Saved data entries

**config.mk**
```make
export PLATFORM = sky130hd
export DESIGN_NAME = run_sprite_fetch
export DESIGN_NICKNAME = d
export VERILOG_FILES = /design/src/rtl/run_sprite_pkg.sv /design/src/rtl/run_anim_ctrl.sv /design/src/rtl/run_sprite_fetch.sv
export SDC_FILE = /design/constraint.sdc
export NUM_CORES = 1
export LEC_CHECK = 0
export ABC_AREA = 0
export BUFFER_PORTS_ARGS = -buffer_cell sky130_fd_sc_hd__buf_2
export CAP_MARGIN = 0
export CORE_MARGIN = 2
export CORE_UTILIZATION = 50
export DETAILED_ROUTE_END_ITERATION = 8
export PLACE_DENSITY = 0.72
export SETUP_SLACK_MARGIN = 0.02
export SKIP_CTS_REPAIR_TIMING = 1
export SYNTH_ARGS = -nofsm -noshare
export SYNTH_HDL_FRONTEND = slang
export SYNTH_SLANG_ARGS = --single-unit
```
**constraint.sdc**
```tcl
create_clock -name Clk -period 4.38 [get_ports Clk]
set_input_delay 0.219 -clock Clk [delete_from_list [all_inputs] [get_ports Clk]]
set_output_delay 0.219 -clock Clk [all_outputs]
set_load 0.01 [all_outputs]
```
**src/rtl/run_sprite_pkg.sv**
```systemverilog
// Shared types and default geometry for the running-character sprite fetch path.
package run_sprite_pkg;

    typedef enum logic [0:0] {
        IDLE = 1'b0,
        RUN  = 1'b1
    } anim_state_t;

    localparam int           DEF_SPR_W           = 32;
    localparam int           DEF_SPR_H           = 48;
    localparam int           DEF_NUM_FRAMES      = 4;
    localparam int           DEF_FRAME_HOLD      = 6;
    localparam logic [3:0]   DEF_TRANSPARENT_IDX = 4'h0;

    // Counter width that stays legal when the count collapses to one value.
    function automatic int cnt_w(input int n);
        return (n > 1) ? $clog2(n) : 1;
    endfunction

endpackage

```
**src/rtl/run_anim_ctrl.sv**
```systemverilog
// Vsync tick detection, per-frame shadow copies of the sprite position and
// the IDLE/RUN animation sequencer that selects the current ROM frame.
module run_anim_ctrl
    import run_sprite_pkg::*;
#(
    parameter int NUM_FRAMES = DEF_NUM_FRAMES,
    parameter int FRAME_HOLD = DEF_FRAME_HOLD,
    parameter int FRAME_W    = cnt_w(NUM_FRAMES)
) (
    input  logic               clk_i,
    input  logic               rst_ni,
    input  logic               vs_i,
    input  logic [9:0]         pos_x_i,
    input  logic [9:0]         pos_y_i,
    input  logic               facing_left_i,
    input  logic               running_i,
    output logic [FRAME_W-1:0] frame_o,
    output logic [9:0]         pos_x_o,
    output logic [9:0]         pos_y_o,
    output logic               facing_left_o
);

    localparam int HOLD_W = cnt_w(FRAME_HOLD);

    logic               vs_d_q;
    logic               tick_s;
    logic [9:0]         pos_x_q, pos_y_q;
    logic               facing_q;
    anim_state_t        state_q, state_d;
    logic [FRAME_W-1:0] frame_q, frame_d;
    logic [HOLD_W-1:0]  hold_q, hold_d;

    assign tick_s = vs_d_q & ~vs_i;

    // Vsync delay and shadow capture; running is consumed directly by the FSM at the tick.
    always_ff @(posedge clk_i or negedge rst_ni) begin
        if (!rst_ni) begin
            vs_d_q   <= 1'b1;
            pos_x_q  <= 10'd0;
            pos_y_q  <= 10'd0;
            facing_q <= 1'b0;
        end else begin
            vs_d_q <= vs_i;
            if (tick_s) begin
                pos_x_q  <= pos_x_i;
                pos_y_q  <= pos_y_i;
                facing_q <= facing_left_i;
            end
        end
    end

    // Animation state and counters.
    always_ff @(posedge clk_i or negedge rst_ni) begin
        if (!rst_ni) begin
            state_q <= IDLE;
            frame_q <= {FRAME_W{1'b0}};
            hold_q  <= {HOLD_W{1'b0}};
        end else begin
            state_q <= state_d;
            frame_q <= frame_d;
            hold_q  <= hold_d;
        end
    end

    // Next-state: everything advances only on the vsync tick.
    always_comb begin
        state_d = state_q;
        frame_d = frame_q;
        hold_d  = hold_q;
        if (tick_s) begin
            case (state_q)
                IDLE: begin
                    frame_d = {FRAME_W{1'b0}};
                    hold_d  = {HOLD_W{1'b0}};
                    state_d = running_i ? RUN : IDLE;
                end
                RUN: begin
                    if (!running_i) begin
                        state_d = IDLE;
                        frame_d = {FRAME_W{1'b0}};
                        hold_d  = {HOLD_W{1'b0}};
                    end else if (hold_q == HOLD_W'(FRAME_HOLD - 1)) begin
                        hold_d  = {HOLD_W{1'b0}};
                        frame_d = (frame_q == FRAME_W'(NUM_FRAMES - 1)) ?
                                  {FRAME_W{1'b0}} : frame_q + FRAME_W'(1);
                    end else begin
                        hold_d = hold_q + HOLD_W'(1);
                    end
                end
                default: begin
                    state_d = IDLE;
                    frame_d = {FRAME_W{1'b0}};
                    hold_d  = {HOLD_W{1'b0}};
                end
            endcase
        end else begin
            state_d = state_q;
        end
    end

    // Outputs: IDLE always presents frame 0.
    always_comb begin
        frame_o       = (state_q == RUN) ? frame_q : {FRAME_W{1'b0}};
        pos_x_o       = pos_x_q;
        pos_y_o       = pos_y_q;
        facing_left_o = facing_q;
    end

endmodule

```
**src/rtl/run_sprite_fetch.sv**
```systemverilog
// Per-pixel sprite fetch: inside test, ROM addressing and a 3-cycle aligned
// palette index / coverage / blank output for the downstream palette stage.
module run_sprite_fetch
    import run_sprite_pkg::*;
#(
    parameter int         SPR_W           = DEF_SPR_W,
    parameter int         SPR_H           = DEF_SPR_H,
    parameter int         NUM_FRAMES      = DEF_NUM_FRAMES,
    parameter int         FRAME_HOLD      = DEF_FRAME_HOLD,
    parameter logic [3:0] TRANSPARENT_IDX = DEF_TRANSPARENT_IDX,
    parameter int         ADDR_W          = $clog2(SPR_W * SPR_H * NUM_FRAMES)
) (
    input  logic              Clk,
    input  logic              Reset_n,
    input  logic [9:0]        DrawX,
    input  logic [9:0]        DrawY,
    input  logic              blank_n,
    input  logic              vs,
    input  logic [9:0]        PosX,
    input  logic [9:0]        PosY,
    input  logic              facing_left,
    input  logic              running,
    output logic [ADDR_W-1:0] rom_addr,
    input  logic [3:0]        rom_q,
    output logic [3:0]        sprite_idx,
    output logic              sprite_on,
    output logic              blank_n_out
);

    localparam int FRAME_W = cnt_w(NUM_FRAMES);

    logic [FRAME_W-1:0] frame_s;
    logic [9:0]         pos_x_s, pos_y_s;
    logic               facing_s;

    run_anim_ctrl #(
        .NUM_FRAMES (NUM_FRAMES),
        .FRAME_HOLD (FRAME_HOLD),
        .FRAME_W    (FRAME_W)
    ) u_anim (
        .clk_i         (Clk),
        .rst_ni        (Reset_n),
        .vs_i          (vs),
        .pos_x_i       (PosX),
        .pos_y_i       (PosY),
        .facing_left_i (facing_left),
        .running_i     (running),
        .frame_o       (frame_s),
        .pos_x_o       (pos_x_s),
        .pos_y_o       (pos_y_s),
        .facing_left_o (facing_s)
    );

    logic              inside_s;
    logic [10:0]       lx_s, ly_s, col_s;
    logic [ADDR_W-1:0] rom_addr_d, rom_addr_q;
    logic              inside_d1_q, inside_d2_q, blank_d1_q, blank_d2_q;
    logic              opaque_s;
    logic [3:0]        sprite_idx_d, sprite_idx_q;
    logic              sprite_on_q, blank_out_q;

    // 11-bit compares so a sprite near the right/bottom edge clips instead of wrapping.
    always_comb begin
        inside_s = ({1'b0, DrawX} >= {1'b0, pos_x_s}) &&
                   ({1'b0, DrawX} <  ({1'b0, pos_x_s} + 11'(SPR_W))) &&
                   ({1'b0, DrawY} >= {1'b0, pos_y_s}) &&
                   ({1'b0, DrawY} <  ({1'b0, pos_y_s} + 11'(SPR_H)));
        lx_s  = {1'b0, DrawX} - {1'b0, pos_x_s};
        ly_s  = {1'b0, DrawY} - {1'b0, pos_y_s};
        col_s = facing_s ? (11'(SPR_W - 1) - lx_s) : lx_s;
        if (inside_s) begin
            rom_addr_d = ADDR_W'((32'(frame_s) * 32'(SPR_H) + 32'(ly_s)) * 32'(SPR_W)
                                 + 32'(col_s));
        end else begin
            rom_addr_d = {ADDR_W{1'b0}};
        end
    end

    // Output stage decode once the ROM word has arrived.
    always_comb begin
        opaque_s = inside_d2_q && (rom_q != TRANSPARENT_IDX);
        if (opaque_s) begin
            sprite_idx_d = rom_q;
        end else begin
            sprite_idx_d = 4'h0;
        end
    end

    // Address stage, ROM-latency alignment stage and output stage.
    always_ff @(posedge Clk or negedge Reset_n) begin
        if (!Reset_n) begin
            rom_addr_q   <= {ADDR_W{1'b0}};
            inside_d1_q  <= 1'b0;
            inside_d2_q  <= 1'b0;
            blank_d1_q   <= 1'b0;
            blank_d2_q   <= 1'b0;
            sprite_idx_q <= 4'h0;
            sprite_on_q  <= 1'b0;
            blank_out_q  <= 1'b0;
        end else begin
            rom_addr_q   <= rom_addr_d;
            inside_d1_q  <= inside_s;
            blank_d1_q   <= blank_n;
            inside_d2_q  <= inside_d1_q;
            blank_d2_q   <= blank_d1_q;
            sprite_idx_q <= sprite_idx_d;
            sprite_on_q  <= opaque_s;
            blank_out_q  <= blank_d2_q;
        end
    end

    assign rom_addr    = rom_addr_q;
    assign sprite_idx  = sprite_idx_q;
    assign sprite_on   = sprite_on_q;
    assign blank_n_out = blank_out_q;

endmodule

```
Word-level counts from Yosys, hierarchy flattened --
Index checks and enable logic that the tools add are counted. Widths: inputs -> output; s select.
Cells by class: reduce and logical (&&, ||, !) cells 6, magnitude comparators 4, equality and inequality tests 3, bitwise gates (word level) 3, add/subtract/negate cells 9, $mul 1, multiplexer cells 12
Operators by type and width (count):
- $add 10x6->11 const B | 2
- $lt 10x11->1 | 2
- $ge 10x10->1 | 2
- $add 13x11->13 | 1
- $mux 13 | 1
- $mux 11 | 1
- $sub 10x10->11 | 1
- $sub 5x11->11 const A | 1
- $add 8x8->8 | 1
- $mux 2 | 4
- $sub 8x8->8 | 1
- $mux 3 | 2
- $pmux 3 s2 | 1
- $logic_and 1x1->1 | 4
- $mul 2x2->4 const B | 1
- $mux 4 | 1
- $pmux 2 s2 | 1
- $reduce_bool 4->1 | 1
- $add 3x1->3 const B | 1
- $eq 3x3->1 const B | 1
- $ne 3x3->1 const B | 1
- $add 2x1->2 const B | 1
- $eq 2x2->1 const B | 1
- $not 1->1 | 2
- 3 further kinds | 3
Word-level totals: bits in registers 51, input port bits 50, output and inout bits 19, logic and storage cells 53

Longest topological paths before layout --
Gate-level depths: netlist of run 1.
depth in word-level cells 6, mapped depth 20, depth with buffers taken out 20

Modules after synthesis --
From an unflattened synthesis of run 1, not the netlist that was laid out.
Second synthesis, totals: cells, all modules 419, area, all modules 3793.6 µm²
Modules (own cells, without submodules):
- run_sprite_fetch | sequential area each 575.6 µm², instances 1, cells an instance 297, area an instance 2646.3 µm²
- run_anim_ctrl | sequential area each 701.9 µm², instances 1, cells an instance 122, area an instance 1147.4 µm²

Worst setup path after synthesis of run 1 --
Ideal clock, no wire load.
path kind register to register, from register u_anim.pos_x_q[4], in the netlist u_anim.pos_x_o[4], to register rom_addr_q[12], in the netlist rom_addr[12], path slack 676 ps, data required time 4286 ps, library setup time 94 ps, stages on the path, launching flop included 20, arrival time 3611 ps, clock period less this slack 3704 ps, path through dfrtp_1 -> inv_1 -> ha_1 -> and2_4 -> a221o_1 -> nor2_2 -> xnor2_1 -> inv_1 -> ha_1 -> nor2b_1 -> nand3_1 -> o21ai_0 -> a311oi_1 -> o21ai_1 -> xnor2_1 -> ha_1 -> o21ai_0 -> o21bai_1 -> a211o_1 -> a221oi_2
On the way: longest elaborated chain between the ends 6
RTL lines:
- start: declaration | RTL line run_anim_ctrl.sv:27 | logic [9:0] pos_x_q, pos_y_q;
- start signal: assignment | RTL line run_anim_ctrl.sv:45 | pos_x_q <= pos_x_i;
- parallel branches: the longest is 5 deep, another holds $add 13x11->13
- $mux 13 (*) | RTL line run_sprite_fetch.sv:71 | if (inside_s) begin
- via rom_addr_d[12] | RTL line run_sprite_fetch.sv:56 | logic [ADDR_W-1:0] rom_addr_d, rom_addr_q;
- end signal: assignment | RTL line run_sprite_fetch.sv:92 | rom_addr_q <= {ADDR_W{1'b0}};
- end signal: assignment | RTL line run_sprite_fetch.sv:101 | rom_addr_q <= rom_addr_d;
- end: declaration | RTL line run_sprite_fetch.sv:56
Mark *: on every way through the listed nets, which the timed path passes. A chain may end at the register's enable or synchronous reset.

Worst setup path after layout of run 1 --
Same ends and word-level chain as after synthesis.

==> results.json, run 1 <==
{
  "maxSlewHeadroom_pct": 44.12,
  "syn_area_sq_um": 3946,
  "cts_tree": "built",
  "yosysWarnings": 0,
  "setup_tns_ps": 0,
  "place_hpwl_mm": 6.595,
  "cp.required_ps": 4590,
  "io_pins": 69,
  "end_kind": "flip-flop",
  "worstSetupStartpointType": "flip-flop",
  "maxSlewViolCount": 0,
  "critical_path_class": "flip-flop to flip-flop",
  "synth_cell_type_count": 59,
  "final_area_sq_um": 4454,
  "synthFlopType": "dfrtp_1",
  "routed_wl_mm": 8.201,
  "fin_crit_sh_pct": 95.36,
  "row_count": 32,
  "status": "complete, no violations",
  "peakVddDrop_mv": 0.1549,
  "synth_edf_count": 0,
  "clkSinkCount": 51,
  "h-tree-depth": 2,
  "rsz0062_at_grt": "no",
  "nets": 583,
  "grt_remaining_overflow": 0,
  "grt_first_pass_wirelength_mm": 13.73,
  "first_iter_violations": 105,
  "yosysSeqAreaShare_pct": 32.37,
  "drc": 0,
  "placedCellCount": 569,
  "hold_violations": 0,
  "dr.pass1.iters": 5,
  "r2r_setup_slack_ps": 200,
  "synth_top_cell_area_share_pct": 31.71,
  "antenna_left": 0,
  "placed_area_sq_um": 4354,
  "grt_max_degree": 52,
  "portBuffers": 68,
  "antenna_found_initial": 0,
  "crit_fanout": 5,
  "hold_path_class": "input port to async pin",
  "clock_path_buffers": 2,
  "setup_violations": 0,
  "n_antenna_cell": 0,
  "synthesis.nets": 518,
  "finClkSkew_ps": 6.987,
  "routed_via_density": 5.369,
  "synthCells": 410,
  "grt_use_total_pct": 19.77,
  "syn_area_per_cell_sq_um": 9.625,
  "p_leak_nw": 2.164,
  "numCtsBuffers": 5,
  "place.gp.congestion": 0.8616,
  "min_period_ps": 4177,
  "crit_arrival_ps": 4390,
  "synthTopCellsByArea": "dfrtp_1, ha_1, fa_1",
  "worst_pin_slew_ps": 835.7,
  "root_buffer": "clkbuf_8",
  "drive_above_1_share_pct": 22.27,
  "max_freq_ghz": 0.2394,
  "clk_latency_ps": 310,
  "yosysTopAreaCell": "dfrtp_1",
  "die_y_um": 92.84,
  "clkTransAtPathRegs_ps": 90,
  "dieArea_sq_um": 8619,
  "stdcell_count": 578,
  "wire_per_inst_um": 14.19,
  "synth-seq-cells": 51,
  "vias": 3103,
  "grt_pass1_vias": 3064,
  "initial_core_util_pct": 51.33,
  "p_per_area_nw_per_um2": 400.9,
  "ys_async_sr_fraction_pct": 100.0,
  "core-area_sq_um": 7687,
  "cap_violations": 0,
  "area_delta_synth_final_pct": 12.87,
  "die_x_um": 92.84
}
[cells by family after synthesis]
group,synth area share [%]
fa+ha+maj,20.10
simple gates,11.07
mux,1.680
compound gates,21.91
xor+xnor,6.436
flops,32.37
buf+inv,6.436
[path summary, 6_finish.rpt]
check	startpoint	endpoint	cells after the start
setup / recovery	u_anim.pos_x_o[4]$_DFFE_PN0P_	rom_addr[12]$_DFF_PN0_	19
hold / removal	Reset_n	rom_addr[1]$_DFF_PN0_	2
setup reg to reg	u_anim.pos_x_o[4]$_DFFE_PN0P_	rom_addr[12]$_DFF_PN0_	19
hold reg to reg	blank_d1_q$_DFF_PN0_	blank_d2_q$_DFF_PN0_	0
max in group asynchronous	Reset_n	u_anim.pos_x_o[0]$_DFFE_PN0P_	2
min in group Clk	vs	u_anim.vs_d_q$_DFF_PN1_	1
[cell usage in the layout (no fill, tap or decap), types with 11 or more instances in the layout]
cell / synthesis / layout
buf_2: 2 / 68
dfrtp_1: 50 / 50
ha_1: 49 / 49
inv_1: 47 / 47
o21ai_0: 36 / 35
nand2_1: 34 / 34
xnor2_1: 20 / 20
a21oi_1: 16 / 16
nor2_1: 12 / 12
a211oi_2: 11 / 11
[cell type report]
| class | count | area [sq um] |
|---|---|---|
| Tap cell | 102 | 127.6 |
| Timing Repair Buffer | 71 | 365.4 |
| Clock inverter | 2 | 12.51 |
| Multi-Input combinational cell | 299 | 2422 |
| Clock buffer | 6 | 72.57 |
| Sequential cell | 51 | 1277 |
| Inverter | 47 | 176.4 |
| Fill cell | 735 | 3233 |
[metrics by stage]
step           setup slack [ps]  power [mW]  util [%]  hold WS [ps]
2_1_floorplan             675.6       1.312         -        -76.59
3_3_place_gp              464.4       1.478     56.64         326.7
3_5_place_dp              257.5       1.520     56.64         328.8
4_1_cts                   217.4       1.796     57.75         2.084
5_1_grt                   11.01       1.945     57.94         5.126
6_report                  203.1       1.786     57.94         15.74
[cell usage after synthesis (2+ instances only)]
| cell type | n |
|---|---|
| a211o_1 | 2 |
| a211oi_1 | 7 |
| a211oi_2 | 11 |
| a21o_1 | 5 |
| a21oi_1 | 16 |
| a221o_1 | 3 |
| a221oi_2 | 2 |
| a22o_1 | 3 |
| and2_1 | 6 |
| buf_2 | 2 |
| buf_6 | 3 |
| clkbuf_1 | 6 |
| dfrtp_1 | 50 |
| fa_1 | 9 |
| ha_1 | 49 |
| inv_1 | 47 |
| mux2_2 | 5 |
| nand2_1 | 34 |
| nand2b_1 | 3 |
| nand3_1 | 6 |
| nand4_1 | 3 |
| nor2_1 | 12 |
| nor2b_1 | 8 |
| nor3_1 | 7 |
| nor3b_1 | 2 |
| o211ai_1 | 4 |
| o21a_1 | 5 |
| o21ai_0 | 36 |
| o21ai_1 | 4 |
| o21bai_1 | 3 |
| o32ai_1 | 2 |
| xnor2_1 | 20 |
| xor2_1 | 9 |
[flip-flops by register name, summed over array words and instances, names as in the netlist]
name / flops
u_anim.facing_left_o: 1
u_anim.vs_d_q: 1
sprite_idx: 4
u_anim.pos_y_o: 10
blank_n_out: 1
u_anim.frame_q: 2
blank_d2_q: 1
rom_addr: 13
u_anim.state_q: 1
u_anim.pos_x_o: 10
inside_d2_q: 1
blank_d1_q: 1
u_anim.hold_q: 3
inside_d1_q: 1
sprite_on: 1
[routing by layer]
layer	track usage [%]	up-vias	wire length, um
li1	-	1568	-
met1	26.56	1456	3880
met2	33.33	73	3836
met3	3.824	6	418
met4	4.044	0	66
met5	0	-	0
[report_power, final]
group | switching (mW) | total (mW) | internal [mW]
Combinational | 0.548 | 0.958 | 0.410
Sequential | 0.0314 | 0.560 | 0.529
Clock | 0.156 | 0.268 | 0.112
Total | 0.735 | 1.79 | 1.05
[critical path: stages (launching register included)]
cell and delay (ps):
dfrtp_1 330, inv_1 50, ha_1 360, and2_4 220, a221o_1 380, nor2_4 150
xnor2_1 170, inv_1 70, ha_1 210, nor2b_1 150, nand3_1 100, o21ai_0 80
a311oi_1 320, o21ai_1 110, xnor2_1 160, ha_1 240, nor3_1 270, o21bai_1 140
a211o_1 320, a221oi_2 220
(Power assumes the default switching activity.)
==> run 2: changes to the inputs <==
CORE_UTILIZATION = 40   (was 50)
PLACE_DENSITY = unset   (was 0.72)
clock period = 4.5 ns   (was 4.38 ns; I/O delays follow)
==> run 2 against run 1 <==
Effect of this change: combinational power down 3.2%; largest cell class unchanged; final area is 0.65% higher; first-iteration DRC count grew 3.8%; highest routed layer unchanged; die area up 24%; worst hold slack improved by 7.5 ps; critical path depth did not move; fmax up 2.3%; global-route usage is 2.8 points lower; count of clock-buffer cells in the layout did not move; worst setup slack improved by 210 ps; clock skew barely moved.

Exercise details: Return all lines from the entries that contain the string "layer".

Written answer:
[routing by layer]
layer	track usage [%]	up-vias	wire length, um
Effect of this change: combinational power down 3.2%; largest cell class unchanged; final area is 0.65% higher; first-iteration DRC count grew 3.8%; highest routed layer unchanged; die area up 24%; worst hold slack improved by 7.5 ps; critical path depth did not move; fmax up 2.3%; global-route usage is 2.8 points lower; count of clock-buffer cells in the layout did not move; worst setup slack improved by 210 ps; clock skew barely moved.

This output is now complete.